It is estimated over 20 million Americans have chronic kidney disease. Nearly 500,000 of those have end stage renal disease (ESRD). Funding for chronic kidney disease (CKD) has reached $14 billion dollars annually. "AAKP believes patients have the right and responsibility to contact lawmakers who are making health decisions on their behalf," says AAKP President Bobbi Wager, RN, MSN. "What better way for lawmakers to know what kidney patients need then to hear it from kidney patients."

The brochure contains tips and information for writing legislators, tips for visiting Congressional offices and who in the office is best to speak to for a particular issue. AAKP hopes patients and renal advocates will use the brochure to take action. AAKP believes public policy opportunities have never been greater and we must all participate.
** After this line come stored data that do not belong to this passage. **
==> run E <==
Design connect_four, start of the top module:
module connect_four(
    input clock,
    input reset,                        
    input rbtn, lbtn, mbtn, bbtn,
    output logic [7:0] row, greenColumn, blueColumn  
    );
    logic inter_clock, db_mbtn, db_bbtn, db_lbtn, db_rbtn;
    logic [7:0][7:0] blue_gridTest, green_gridTest;
    logic [2:0] position;
    logic [7:0] topRow;
    clk_div MYCLOCK (
        .clk(clock),
        .reset(reset),
        .sclk(inter_clock)
    );   
    debounce_one_shot debouncer1 (
        .CLK(clock),
        .EN(inter_clock),
        .RST(reset),
        .BTN(mbtn),
        .DB_BTN(db_mbtn)
    );
    debounce_one_shot debouncer2 (
        .CLK(clock),
        .EN(inter_clock),
        .RST(reset),
        .BTN(bbtn),
        .DB_BTN(db_bbtn)
    );
    debounce_one_shot debouncer3 (   
        .CLK(clock),
        .EN(inter_clock),
        .RST(reset),
        .BTN(rbtn),
        .DB_BTN(db_rbtn)
    );
    debounce_one_shot debouncer4 (   
        .CLK(clock),
        .EN(inter_clock),
        .RST(reset),
        .BTN(lbtn),
        .DB_BTN(db_lbtn)
    );
    position_mover mover(
        .RBTN(db_rbtn),
        .LBTN(db_lbtn),
        .rst(db_bbtn),
        .clock(clock),
        .en(inter_clock),
        .reset(reset),
        .columnPosition(position)
    );
    game_state game(
        .clock(clock),
        .en(inter_clock),
        .reset(reset),
        .rst(db_bbtn),
        .select(db_mbtn),
        .columnPosition(position),
        .green_grid(green_gridTest),
        .blue_grid(blue_gridTest)
    );
    matrix_driver driver (
        .clock(clock),
        .en(inter_clock),
        .reset(reset),
  ...
Settings: LEC_CHECK=0, ABC_AREA=1, CAP_MARGIN=25, CELL_PAD_IN_SITES_DETAIL_PLACEMENT=2, CELL_PAD_IN_SITES_GLOBAL_PLACEMENT=2, CORE_ASPECT_RATIO=0.55, CORE_MARGIN=6, CORE_UTILIZATION=44, CTS_CLUSTER_DIAMETER=336, GPL_TIMING_DRIVEN=1, HOLD_SLACK_MARGIN=-0.01, MAX_ROUTING_LAYER=met4, MIN_ROUTING_LAYER=met2, PLACE_DENSITY_LB_ADDON=0.3, SETUP_SLACK_MARGIN=0.41, SLEW_MARGIN=10, TNS_END_PERCENT=10; clock period 7.81 ns.
run.sh (not shown) runs the stock make flow with config.mk's settings and CLKGATE_MAP_FILE=.
==> run F (differences from run E) <==
==> flow/config.mk (replaced) <==
export PLATFORM = sky130hd
export DESIGN_NAME = connect_four
export DESIGN_NICKNAME = connect_four
export VERILOG_FILES = /design/flow/design.v
export SDC_FILE = /design/flow/constraint.sdc
export NUM_CORES = 4
export LEC_CHECK = 0
export ABC_AREA = 1
export CAP_MARGIN = 20
export CORE_MARGIN = 2
export CORE_UTILIZATION = 70
export CTS_CLUSTER_SIZE = 22
export PLACE_DENSITY = 0.6
export SLEW_MARGIN = 20
==> flow/constraint.sdc (replaced) <==
create_clock -name core_clock -period 2.85 [get_ports {clock}]
set_input_delay 0.5700 -clock core_clock [delete_from_list [all_inputs] [get_ports {clock}]]
set_output_delay 0.5700 -clock core_clock [all_outputs]
set_load 0.01 [all_outputs]
==> comparison table <==
| quantity | run F | run E |
|---|---|---|
| Result of the run | finished with violations | did not finish |
| Failing step | - | clock tree synthesis |
| Reasons for failing layout checks | negative setup slack | - |
| Chip width | 142.4 um | 247.4 um |
| Number of cells in the design after placement | 2184 | 2303 |
| Number of flops mapped to enable cells by yosys | 0 | 0 |
| Floorplan utilization | 71.45% | 45.69% |
| Instance tally after logic synthesis | 1964 | 1964 |
| Avg Inst Size Synth | 6.828 um^2 | 6.828 um^2 |
| Fraction of synthesized cell area taken by the top area cell type | 37.77% | 37.77% |
| Post-place setup slack | 0.03452 ns | 3.062 ns |
| Total number of yosys warnings | 5 | 5 |
| Most common cell in the synthesized netlist | sky130_fd_sc_hd__nand2_1 | sky130_fd_sc_hd__nand2_1 |
| Routability-driven placement congestion ratio | 0.9328 | 1.019 |
| Height of the chip | 142.4 um | 141.5 um |
| Area of the core region | 18770 um^2 | 29350 um^2 |
| Area enclosed by the die boundary | 20280 um^2 | 35000 um^2 |
| Post-detail-place hpwl | 24770 um | 42660 um |
| Post-synthesis cell count from yosys | 1964 | 1964 |
| Instance area after placement | 13960 um^2 | 13890 um^2 |
| FF+latch count, synth | 253 | 253 |
| Row count | 50 | 46 |
| Arithmetic-cell share of the synthesized area counting full adders, half adders and majority gates | 1.959% | 1.959% |
| Area fraction in mux cells | 0% | 0% |


==> indigo: inputs <==
==> flow/design.v <==
`timescale 1ns / 1ps
module debounce_one_shot(
    input CLK,
    input EN,
    input RST,
    input BTN,
    output logic DB_BTN
    );
    localparam logic [7:0] c_LOW_GOING_HIGH_CLOCKS = 8'h19;  
    localparam logic [7:0] c_HIGH_GOING_LOW_CLOCKS = 8'h33;  
    localparam logic [7:0] c_ONE_SHOT_CLOCKS       = 8'h01;  
    typedef enum { ST_init, ST_BTN_low, ST_BTN_low_to_high, ST_BTN_high, ST_BTN_high_to_low, ST_one_shot} STATES;
    STATES NS, PS;
    logic [7:0] s_db_count;
    logic s_count_rst, s_count_inc;
    always_ff @(posedge CLK) begin
        if (RST == 1'b1)
            s_db_count <= 8'h00;
        else if (EN == 1'b1) begin
            if (s_count_rst == 1'b1)
                s_db_count <= 8'h00;
            else if (s_count_inc == 1'b1)
                s_db_count <= s_db_count + 1;
        end
    end
    always_ff @(posedge CLK) begin
       if (RST == 1'b1)
           PS <= ST_init;
       else if (EN == 1'b1)
           PS <= NS; 
    end
    always_comb begin
        NS = ST_init;
        DB_BTN = 1'b0;
        s_count_rst = 1'b0;
        s_count_inc = 1'b0;
        case (PS)
            ST_init: begin           
                NS = ST_BTN_low;
                DB_BTN = 1'b0;
                s_count_rst = 1'b1;
            end
            ST_BTN_low: begin    
                if (BTN == 1'b1) begin        
                    NS = ST_BTN_low_to_high;  
                    s_count_inc = 1'b1;        
                end
                else begin
                    NS = ST_BTN_low;         
                    s_count_rst = 1'b1;
                end
            end
            ST_BTN_low_to_high: begin    
                if (BTN == 1'b1) begin   
                    if (s_db_count == c_LOW_GOING_HIGH_CLOCKS) begin 
                        NS = ST_BTN_high;
                        s_count_rst = 1'b1;
                    end
                    else begin           
                        NS = ST_BTN_low_to_high;
                        s_count_inc = 1'b1;
                    end
                end
                else begin               
                    NS = ST_BTN_low;
                    s_count_rst = 1'b1;
                end
            end
            ST_BTN_high: begin           
                if (BTN == 1'b1) begin 
                    NS = ST_BTN_high;
                    s_count_rst = 1'b1;
                end
                else begin               
                    NS = ST_BTN_high_to_low;
                    s_count_inc = 1'b1;
                end
            end
            ST_BTN_high_to_low: begin
                if (BTN == 1'b0) begin   
                    if (s_db_count == c_HIGH_GOING_LOW_CLOCKS) begin 
                        NS = ST_one_shot;
                        s_count_rst = 1'b1;
                    end
                    else begin           
                        NS = ST_BTN_high_to_low;
                        s_count_inc = 1'b1;
                    end
                end
                else begin               
                    NS = ST_BTN_high;
                    s_count_rst = 1'b1;
                end 
            end
            ST_one_shot: begin   
                if (s_db_count == c_ONE_SHOT_CLOCKS) begin  
                    NS = ST_init;
                    s_count_rst = 1'b1;
                    DB_BTN = 1'b0;
                end
                else begin               
                    NS = ST_one_shot;
                    s_count_inc = 1'b1;
                    DB_BTN = 1'b1;
                end
            end
            default: begin               
                NS = ST_init;
                s_count_rst = 1'b1;
                s_count_inc = 1'b0;
                DB_BTN = 1'b0;
            end
        endcase
    end
endmodule
`timescale 1ns / 1ps
module position_mover(   
    input RBTN,  
    input LBTN,  
    input clock,
    input en,
    input reset,
    input rst,
    output [2:0] columnPosition
    );
    logic [2:0] position;
    always_ff @(posedge clock) begin
        if (reset)
            position <= 3'b011;
        else if (!en)
            position <= position;
        else if (rst)
            position <= 3'b011;
        else begin
            if(RBTN && !LBTN && position < 6)        
                position <= position + 1;
            else if (LBTN && !RBTN && position > 0)  
                position <= position - 1;
        end
    end   
    assign columnPosition = position;  
endmodule
`timescale 1ns / 1ps
module game_state(
    input clock,
    input en,                                
    input reset,                             
    input rst,                               
    input select,                            
    input [2:0] columnPosition,
    output logic [7:0][7:0] green_grid,        
    output logic [7:0][7:0] blue_grid        
    );
    reg turn;     
    always_ff @ (posedge clock) begin 
        if (reset)
            turn <= 0;
        else if (!en)
            turn <= turn;
        else if (rst)                                 
            turn <= 0;
        else begin
            if (select)                          
                turn <= ~turn;
        end
    end
    reg [7:0] topRow;
    always_comb begin
        case (columnPosition)
            3'b000: topRow = 8'b01111111;                
            3'b001: topRow = 8'b10111111;                
            3'b010: topRow = 8'b11011111;
            3'b011: topRow = 8'b11101111;
            3'b100: topRow = 8'b11110111;
            3'b101: topRow = 8'b11111011;
            3'b110: topRow = 8'b11111101;
            default: topRow = 8'b11111111;
        endcase;
    end
    reg [6:0][2:0] columnCount;                  
    always_ff @ (posedge clock) begin
        if (reset) begin
            for(int i = 0; i < 7; i ++) begin 
                columnCount[i] <= 3'b000; 
            end
        end
        else if (!en) begin
        end
        else if (rst) begin                                 
            for(int i = 0; i < 7; i ++) begin 
                columnCount[i] <= 3'b000; 
            end
        end    
        else begin
            if(select && columnCount[columnPosition] < 5)   
                columnCount[columnPosition] <= columnCount[columnPosition] + 1;
        end
    end
    always_ff @ (posedge clock) begin
      if (reset) begin
        for(int i = 0; i < 8; i++) begin
            green_grid[i] <= 8'b11111111;
            blue_grid[i] <= 8'b11111111;
        end
      end
      else if (en) begin
        case (turn)
            (1'b0): begin 
                    green_grid[0] <= topRow;
                    blue_grid[0] <= 8'b11111111;
             end
            (1'b1): begin
                blue_grid[0] <= topRow;
                green_grid[0] <= 8'b11111111;
             end
        endcase
        if (rst) begin                           
            for(int i = 1; i < 8; i++) begin
                green_grid[i] <= 8'b11111111;
                blue_grid[i] <= 8'b11111111;
            end
        end 
        else begin
            if (select) begin                    
                case (turn)
                    (1'b0):  green_grid[7 - columnCount[columnPosition]][7 - columnPosition] <= 1'b0; 
                    (1'b1): blue_grid[7 - columnCount[columnPosition]][7 - columnPosition] <= 1'b0;
                endcase
            end
        end
      end
    end
endmodule
`timescale 1ns / 1ps
module matrix_driver(
    input clock,  
    input en,
    input reset,
    input [7:0][7:0] green_grid, blue_grid,        
    output logic [7:0] green_driver, blue_driver, row_driver    
    );
    logic [2:0] count;                           
    always_ff @ (posedge clock) begin
        if (reset)
            count <= 3'b000;
        else if (en)
            count <= count + 3'b001;
    end
    always @ (*)  begin                           
        case (count)                             
            3'b000: row_driver = 8'b00000001;        
            3'b001: row_driver = 8'b00000010;       
            3'b010: row_driver = 8'b00000100;
            3'b011: row_driver = 8'b00001000;
            3'b100: row_driver = 8'b00010000;
            3'b101: row_driver = 8'b00100000;
            3'b110: row_driver = 8'b01000000;
            3'b111: row_driver = 8'b10000000;
            default: row_driver = 8'b00000000;
        endcase
    end
    assign green_driver = green_grid[count];         
    assign blue_driver = blue_grid[count];
endmodule
`timescale 1ns / 1ps
module connect_four(
    input clock,
    input reset,                        
    input rbtn, lbtn, mbtn, bbtn,
    output logic [7:0] row, greenColumn, blueColumn  
    );
    logic inter_clock, db_mbtn, db_bbtn, db_lbtn, db_rbtn;
    logic [7:0][7:0] blue_gridTest, green_gridTest;
    logic [2:0] position;
    logic [7:0] topRow;
    clk_div MYCLOCK (
        .clk(clock),
        .reset(reset),
        .sclk(inter_clock)
    );   
    debounce_one_shot debouncer1 (
        .CLK(clock),
        .EN(inter_clock),
        .RST(reset),
        .BTN(mbtn),
        .DB_BTN(db_mbtn)
    );
    debounce_one_shot debouncer2 (
        .CLK(clock),
        .EN(inter_clock),
        .RST(reset),
        .BTN(bbtn),
        .DB_BTN(db_bbtn)
    );
    debounce_one_shot debouncer3 (   
        .CLK(clock),
        .EN(inter_clock),
        .RST(reset),
        .BTN(rbtn),
        .DB_BTN(db_rbtn)
    );
    debounce_one_shot debouncer4 (   
        .CLK(clock),
        .EN(inter_clock),
        .RST(reset),
        .BTN(lbtn),
        .DB_BTN(db_lbtn)
    );
    position_mover mover(
        .RBTN(db_rbtn),
        .LBTN(db_lbtn),
        .rst(db_bbtn),
        .clock(clock),
        .en(inter_clock),
        .reset(reset),
        .columnPosition(position)
    );
    game_state game(
        .clock(clock),
        .en(inter_clock),
        .reset(reset),
        .rst(db_bbtn),
        .select(db_mbtn),
        .columnPosition(position),
        .green_grid(green_gridTest),
        .blue_grid(blue_gridTest)
    );
    matrix_driver driver (
        .clock(clock),
        .en(inter_clock),
        .reset(reset),
        .blue_grid(blue_gridTest),
        .green_grid(green_gridTest),
        .green_driver(greenColumn),
        .blue_driver(blueColumn),
        .row_driver(row)
    );
endmodule
module clk_div (
    input clk,
    input reset,
    output sclk
    );
  localparam integer MAX_COUNT = 60; 
  integer div_cnt;
  reg tmp_clk; 
   always @ (posedge clk)              
   begin
         if (reset)
         begin
            tmp_clk <= 0;
            div_cnt <= 0;
         end else if (div_cnt == MAX_COUNT) 
         begin
            tmp_clk <= ~tmp_clk; 
            div_cnt <= 0;
         end else
            div_cnt <= div_cnt + 1;  
   end 
   assign sclk = (div_cnt == MAX_COUNT) && !tmp_clk; 
endmodule
==> flow/run.sh <==
#!/bin/bash
# the make line also repeats each setting of config.mk as NAME=value (left out here)
make -C /OpenROAD-flow-scripts/flow DESIGN_CONFIG=/design/flow/config.mk WORK_HOME=/design/flow/orfs CLKGATE_MAP_FILE= finish
==> flow/config.mk <==
export PLATFORM = sky130hd
export DESIGN_NAME = connect_four
export DESIGN_NICKNAME = connect_four
export VERILOG_FILES = /design/flow/design.v
export SDC_FILE = /design/flow/constraint.sdc
export NUM_CORES = 4
export LEC_CHECK = 0
export CAP_MARGIN = 0
export CELL_PAD_IN_SITES_DETAIL_PLACEMENT = 0
export CELL_PAD_IN_SITES_GLOBAL_PLACEMENT = 0
export CORE_ASPECT_RATIO = 0.55
export CORE_MARGIN = 2
export CORE_UTILIZATION = 70
export CTS_CLUSTER_DIAMETER = 42
export CTS_CLUSTER_SIZE = 35
export GPL_TIMING_DRIVEN = 1
export PLACE_DENSITY_LB_ADDON = 0.08
export SETUP_SLACK_MARGIN = 1.27
export SLEW_MARGIN = 20
export TNS_END_PERCENT = 40
==> flow/constraint.sdc <==
create_clock -name core_clock -period 4.98 [get_ports {clock}]
set_input_delay 0.9960 -clock core_clock [delete_from_list [all_inputs] [get_ports {clock}]]
set_output_delay 0.9960 -clock core_clock [all_outputs]
set_load 0.01 [all_outputs]
==> inputs of ember, as changes to indigo <==
- ABC_AREA: unset -> 0
- CAP_MARGIN: 0 -> 20
- CELL_PAD_IN_SITES_DETAIL_PLACEMENT: 0 -> unset
- CELL_PAD_IN_SITES_GLOBAL_PLACEMENT: 0 -> unset
- CORE_ASPECT_RATIO: 0.55 -> unset
- CORE_UTILIZATION: 70 -> 72
- CTS_CLUSTER_DIAMETER: 42 -> unset
- CTS_CLUSTER_SIZE: 35 -> 22
- GPL_TIMING_DRIVEN: 1 -> unset
- PLACE_DENSITY: unset -> 0.65
- PLACE_DENSITY_LB_ADDON: 0.08 -> unset
- SETUP_SLACK_MARGIN: 1.27 -> unset
- TNS_END_PERCENT: 40 -> unset
==> flow/constraint.sdc (replaced) <==
create_clock -name core_clock -period 2.85 [get_ports {clock}]
set_input_delay 0.5700 -clock core_clock [delete_from_list [all_inputs] [get_ports {clock}]]
set_output_delay 0.5700 -clock core_clock [all_outputs]
set_load 0.01 [all_outputs]
==> inputs of delta, as changes to indigo <==
- CAP_MARGIN: 0 -> 10
- CELL_PAD_IN_SITES_DETAIL_PLACEMENT: 0 -> unset
- CELL_PAD_IN_SITES_GLOBAL_PLACEMENT: 0 -> unset
- CORE_ASPECT_RATIO: 0.55 -> unset
- CTS_CLUSTER_DIAMETER: 42 -> unset
- CTS_CLUSTER_SIZE: 35 -> 42
- GPL_TIMING_DRIVEN: 1 -> unset
- PLACE_DENSITY: unset -> 0.6
- PLACE_DENSITY_LB_ADDON: 0.08 -> unset
- SETUP_SLACK_MARGIN: 1.27 -> -0.44
- TNS_END_PERCENT: 40 -> unset
==> flow/constraint.sdc (replaced) <==
create_clock -name core_clock -period 6.13 [get_ports {clock}]
set_input_delay 1.2260 -clock core_clock [delete_from_list [all_inputs] [get_ports {clock}]]
set_output_delay 1.2260 -clock core_clock [all_outputs]
set_load 0.01 [all_outputs]
==> results.yml <==
# generated from flow reports
outcome:
  status: "complete, no violations"
pwr:
  p_clk_mw: 1.70
  ir_drop_mv: 0.259
placed_design:
  dp_hpwl_um: 20700
routing:
  antennaDiodeCount: 0
final_layout:
  clkbuf_count: 29
global_route:
  use_met1: 0.448
sta:
  period_used_share: 0.808
That was delta.
==> results.yml <==
# generated from flow reports
final_layout:
  clkbuf_count: 19
placed_design:
  post-place-ws_ns: 0.802
  dp_hpwl_um: 23500
routing:
  antennaDiodeCount: 0
clocking:
  cts_tree: "yes"
outcome:
  status: "complete, no violations"
That was indigo.
==> results.yml <==
# generated from flow reports
outcome:
  status: "complete, but fails checks"
  so_faults: "negative setup slack"
final_layout:
  clkbuf_count: 35
  nNetsFinal: 1488
pwr:
  ir_drop_mv: 0.700
  p_clk_mw: 3.55
sta:
  period_used_share: 1.06
  setup_viol: 54
  setup_slack_ns: -0.158
placed_design:
  dp_hpwl_um: 22700
That was ember.
Power and IR drop assume default switching activity.
Design MIPS, start of the top module:
module MIPS(clk, reset, imem_addr, imem_data, dmem_addr, dmem_wdata, dmem_we, dmem_rdata);
For scale: ~4000 cells after synthesis, roughly 1300 flip-flops, about 160 I/O pins, ~0.060 mm² of cells after synthesis.
Settings: LEC_CHECK=0, CAP_MARGIN=35, CORE_MARGIN=2, CORE_UTILIZATION=70, CTS_CLUSTER_DIAMETER=203, CTS_CLUSTER_SIZE=20, HOLD_SLACK_MARGIN=-0.09, PLACE_DENSITY=0.76, SLEW_MARGIN=20; clock period 18.2 ns.
run.sh (not shown) runs the stock make flow with config.mk's settings and CLKGATE_MAP_FILE=.
The baseline reached the layout checks and failed them: negative setup slack.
To request a free copy of AAKP & You: How To Be Your Own Public Policy Advocate, call AAKP at (800) 749-AAKP. You can also download a copy by going to



AAKP is the voluntary, patient organization, which for more than 35 years, has been dedicated to improving the lives of fellow kidney patients and their families by helping them deal with the physical, emotional and social impact of kidney disease. The programs offered by AAKP inform and inspire patients and their families to better understand their condition, adjust more readily to their circumstances, and assume more normal, productive lives in their communities.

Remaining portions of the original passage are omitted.